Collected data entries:
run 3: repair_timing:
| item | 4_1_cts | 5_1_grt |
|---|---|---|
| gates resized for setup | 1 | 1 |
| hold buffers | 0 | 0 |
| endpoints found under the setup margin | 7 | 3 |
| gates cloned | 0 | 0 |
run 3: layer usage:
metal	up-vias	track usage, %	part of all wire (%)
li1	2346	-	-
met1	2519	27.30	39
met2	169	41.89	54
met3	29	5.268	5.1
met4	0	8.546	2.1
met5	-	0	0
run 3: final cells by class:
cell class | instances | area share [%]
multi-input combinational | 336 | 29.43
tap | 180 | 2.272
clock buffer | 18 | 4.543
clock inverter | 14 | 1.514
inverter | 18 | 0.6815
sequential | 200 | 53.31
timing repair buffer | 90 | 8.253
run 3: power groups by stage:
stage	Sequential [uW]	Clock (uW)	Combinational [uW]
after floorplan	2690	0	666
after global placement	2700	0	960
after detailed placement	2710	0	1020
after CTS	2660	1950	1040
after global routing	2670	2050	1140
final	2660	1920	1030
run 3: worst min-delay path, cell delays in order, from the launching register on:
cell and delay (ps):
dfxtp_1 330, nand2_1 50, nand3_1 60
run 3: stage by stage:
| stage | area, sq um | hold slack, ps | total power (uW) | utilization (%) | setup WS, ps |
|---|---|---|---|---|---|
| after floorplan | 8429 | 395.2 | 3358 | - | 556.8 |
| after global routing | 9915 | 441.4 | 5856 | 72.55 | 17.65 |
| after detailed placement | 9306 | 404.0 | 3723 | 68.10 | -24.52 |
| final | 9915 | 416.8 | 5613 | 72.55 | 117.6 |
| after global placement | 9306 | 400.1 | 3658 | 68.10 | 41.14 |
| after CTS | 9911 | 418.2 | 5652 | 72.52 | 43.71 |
`src/rtl/ic_req_fifo_if.sv`:
```
// rtl/ic_req_fifo_if.sv - flit request queue handshake bundle
interface ic_req_fifo_if #(
    parameter int FLIT_W = 16,
    parameter int CNT_W  = 5
);
    logic [FLIT_W-1:0] flit_in;
    logic [1:0]        ctrl_in;
    logic              v_flit_in;
    logic              req_fifo_rdy;
    logic              en_pop;
    logic [FLIT_W-1:0] flit_out;
    logic [1:0]        ctrl_out;
    logic              v_flit_out;
    logic [CNT_W-1:0]  fifo_cnt;
    logic              ovf_err;

    modport master (
        output flit_in, ctrl_in, v_flit_in, en_pop,
        input  req_fifo_rdy, flit_out, ctrl_out, v_flit_out, fifo_cnt, ovf_err
    );

    modport slave (
        input  flit_in, ctrl_in, v_flit_in, en_pop,
        output req_fifo_rdy, flit_out, ctrl_out, v_flit_out, fifo_cnt, ovf_err
    );
endinterface

```
`src/rtl/ic_req_fifo.sv`:
```
// rtl/ic_req_fifo.sv - packet-aware flit FIFO, presents flits only once their tail is stored
module ic_req_fifo #(
    parameter int DEPTH  = 16,
    parameter int FLIT_W = 16
) (
    input  logic          clk,
    input  logic          rst,
    ic_req_fifo_if.slave  fifo_if
);
    localparam int AW = $clog2(DEPTH);
    localparam int CW = AW + 1;

    logic [FLIT_W+1:0] mem_q [DEPTH];
    logic [AW-1:0]     wr_ptr_q, wr_ptr_d;
    logic [AW-1:0]     rd_ptr_q, rd_ptr_d;
    logic [CW-1:0]     cnt_q, cnt_d;
    logic [CW-1:0]     pkt_q, pkt_d;
    logic              ovf_q, ovf_d;

    logic              rdy;
    logic              not_empty;
    logic              v_out;
    logic              push;
    logic              pop;
    logic              push_tail;
    logic              pop_tail;
    logic [FLIT_W+1:0] head;

    assign rdy       = (cnt_q != CW'(DEPTH));
    assign not_empty = (cnt_q != '0);
    assign v_out     = not_empty && (pkt_q != '0);
    assign head      = mem_q[rd_ptr_q];

    assign push      = fifo_if.v_flit_in && rdy && (fifo_if.ctrl_in != 2'b00);
    assign pop       = fifo_if.en_pop && v_out;
    assign push_tail = push && (fifo_if.ctrl_in == 2'b11);
    assign pop_tail  = pop && (head[FLIT_W+1:FLIT_W] == 2'b11);

    always_comb begin
        wr_ptr_d = wr_ptr_q + AW'(push);
        rd_ptr_d = rd_ptr_q + AW'(pop);

        cnt_d = cnt_q;
        if (push && !pop) begin
            cnt_d = cnt_q + CW'(1);
        end else if (!push && pop) begin
            cnt_d = cnt_q - CW'(1);
        end

        pkt_d = pkt_q;
        if (push_tail && !pop_tail) begin
            pkt_d = pkt_q + CW'(1);
        end else if (!push_tail && pop_tail) begin
            pkt_d = pkt_q - CW'(1);
        end

        // Rejected pushes (full or invalid type) latch the error until reset.
        ovf_d = ovf_q | (fifo_if.v_flit_in && (!rdy || (fifo_if.ctrl_in == 2'b00)));
    end

    always_ff @(posedge clk or posedge rst) begin
        if (rst) begin
            wr_ptr_q <= '0;
            rd_ptr_q <= '0;
            cnt_q    <= '0;
            pkt_q    <= '0;
            ovf_q    <= 1'b0;
        end else begin
            wr_ptr_q <= wr_ptr_d;
            rd_ptr_q <= rd_ptr_d;
            cnt_q    <= cnt_d;
            pkt_q    <= pkt_d;
            ovf_q    <= ovf_d;
        end
    end

    // Storage is not reset; occupancy gating below keeps stale entries invisible.
    always_ff @(posedge clk) begin
        if (push) begin
            mem_q[wr_ptr_q] <= {fifo_if.ctrl_in, fifo_if.flit_in};
        end
    end

    assign fifo_if.req_fifo_rdy = rdy;
    assign fifo_if.v_flit_out   = v_out;
    assign fifo_if.fifo_cnt     = cnt_q;
    assign fifo_if.ovf_err      = ovf_q;
    assign fifo_if.flit_out     = not_empty ? head[FLIT_W-1:0] : '0;
    assign fifo_if.ctrl_out     = not_empty ? head[FLIT_W+1:FLIT_W] : 2'b00;
endmodule

```
`src/flat_wrapper.sv`:
```
// flat-port wrapper written by rule: the top's interface ports become plain ports
module ic_req_fifo_flat 
#(
    parameter int DEPTH  = 16,
    parameter int FLIT_W = 16
)
  (clk, rst, fifo_if_flit_in, fifo_if_ctrl_in, fifo_if_v_flit_in, fifo_if_en_pop, fifo_if_req_fifo_rdy, fifo_if_flit_out, fifo_if_ctrl_out, fifo_if_v_flit_out, fifo_if_fifo_cnt, fifo_if_ovf_err);
  ic_req_fifo_if #(.FLIT_W(FLIT_W), .CNT_W(5)) fifo_if_i ();
  input  logic clk;
  input  logic rst;
  input wire logic [$bits(fifo_if_i.flit_in)-1:0] fifo_if_flit_in;
  input wire logic [$bits(fifo_if_i.ctrl_in)-1:0] fifo_if_ctrl_in;
  input wire logic [$bits(fifo_if_i.v_flit_in)-1:0] fifo_if_v_flit_in;
  input wire logic [$bits(fifo_if_i.en_pop)-1:0] fifo_if_en_pop;
  output wire logic [$bits(fifo_if_i.req_fifo_rdy)-1:0] fifo_if_req_fifo_rdy;
  output wire logic [$bits(fifo_if_i.flit_out)-1:0] fifo_if_flit_out;
  output wire logic [$bits(fifo_if_i.ctrl_out)-1:0] fifo_if_ctrl_out;
  output wire logic [$bits(fifo_if_i.v_flit_out)-1:0] fifo_if_v_flit_out;
  output wire logic [$bits(fifo_if_i.fifo_cnt)-1:0] fifo_if_fifo_cnt;
  output wire logic [$bits(fifo_if_i.ovf_err)-1:0] fifo_if_ovf_err;
  assign fifo_if_i.flit_in = fifo_if_flit_in;
  assign fifo_if_i.ctrl_in = fifo_if_ctrl_in;
  assign fifo_if_i.v_flit_in = fifo_if_v_flit_in;
  assign fifo_if_i.en_pop = fifo_if_en_pop;
  assign fifo_if_req_fifo_rdy = fifo_if_i.req_fifo_rdy;
  assign fifo_if_flit_out = fifo_if_i.flit_out;
  assign fifo_if_ctrl_out = fifo_if_i.ctrl_out;
  assign fifo_if_v_flit_out = fifo_if_i.v_flit_out;
  assign fifo_if_fifo_cnt = fifo_if_i.fifo_cnt;
  assign fifo_if_ovf_err = fifo_if_i.ovf_err;
  ic_req_fifo #(.DEPTH(DEPTH), .FLIT_W(FLIT_W)) u_core (.clk(clk), .rst(rst), .fifo_if(fifo_if_i));
endmodule
```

→ Task to complete
Find "stage" in the data above. Report each line where it appears.

→ Task result
run 3: power groups by stage:
stage	Sequential [uW]	Clock (uW)	Combinational [uW]
run 3: stage by stage:
| stage | area, sq um | hold slack, ps | total power (uW) | utilization (%) | setup WS, ps |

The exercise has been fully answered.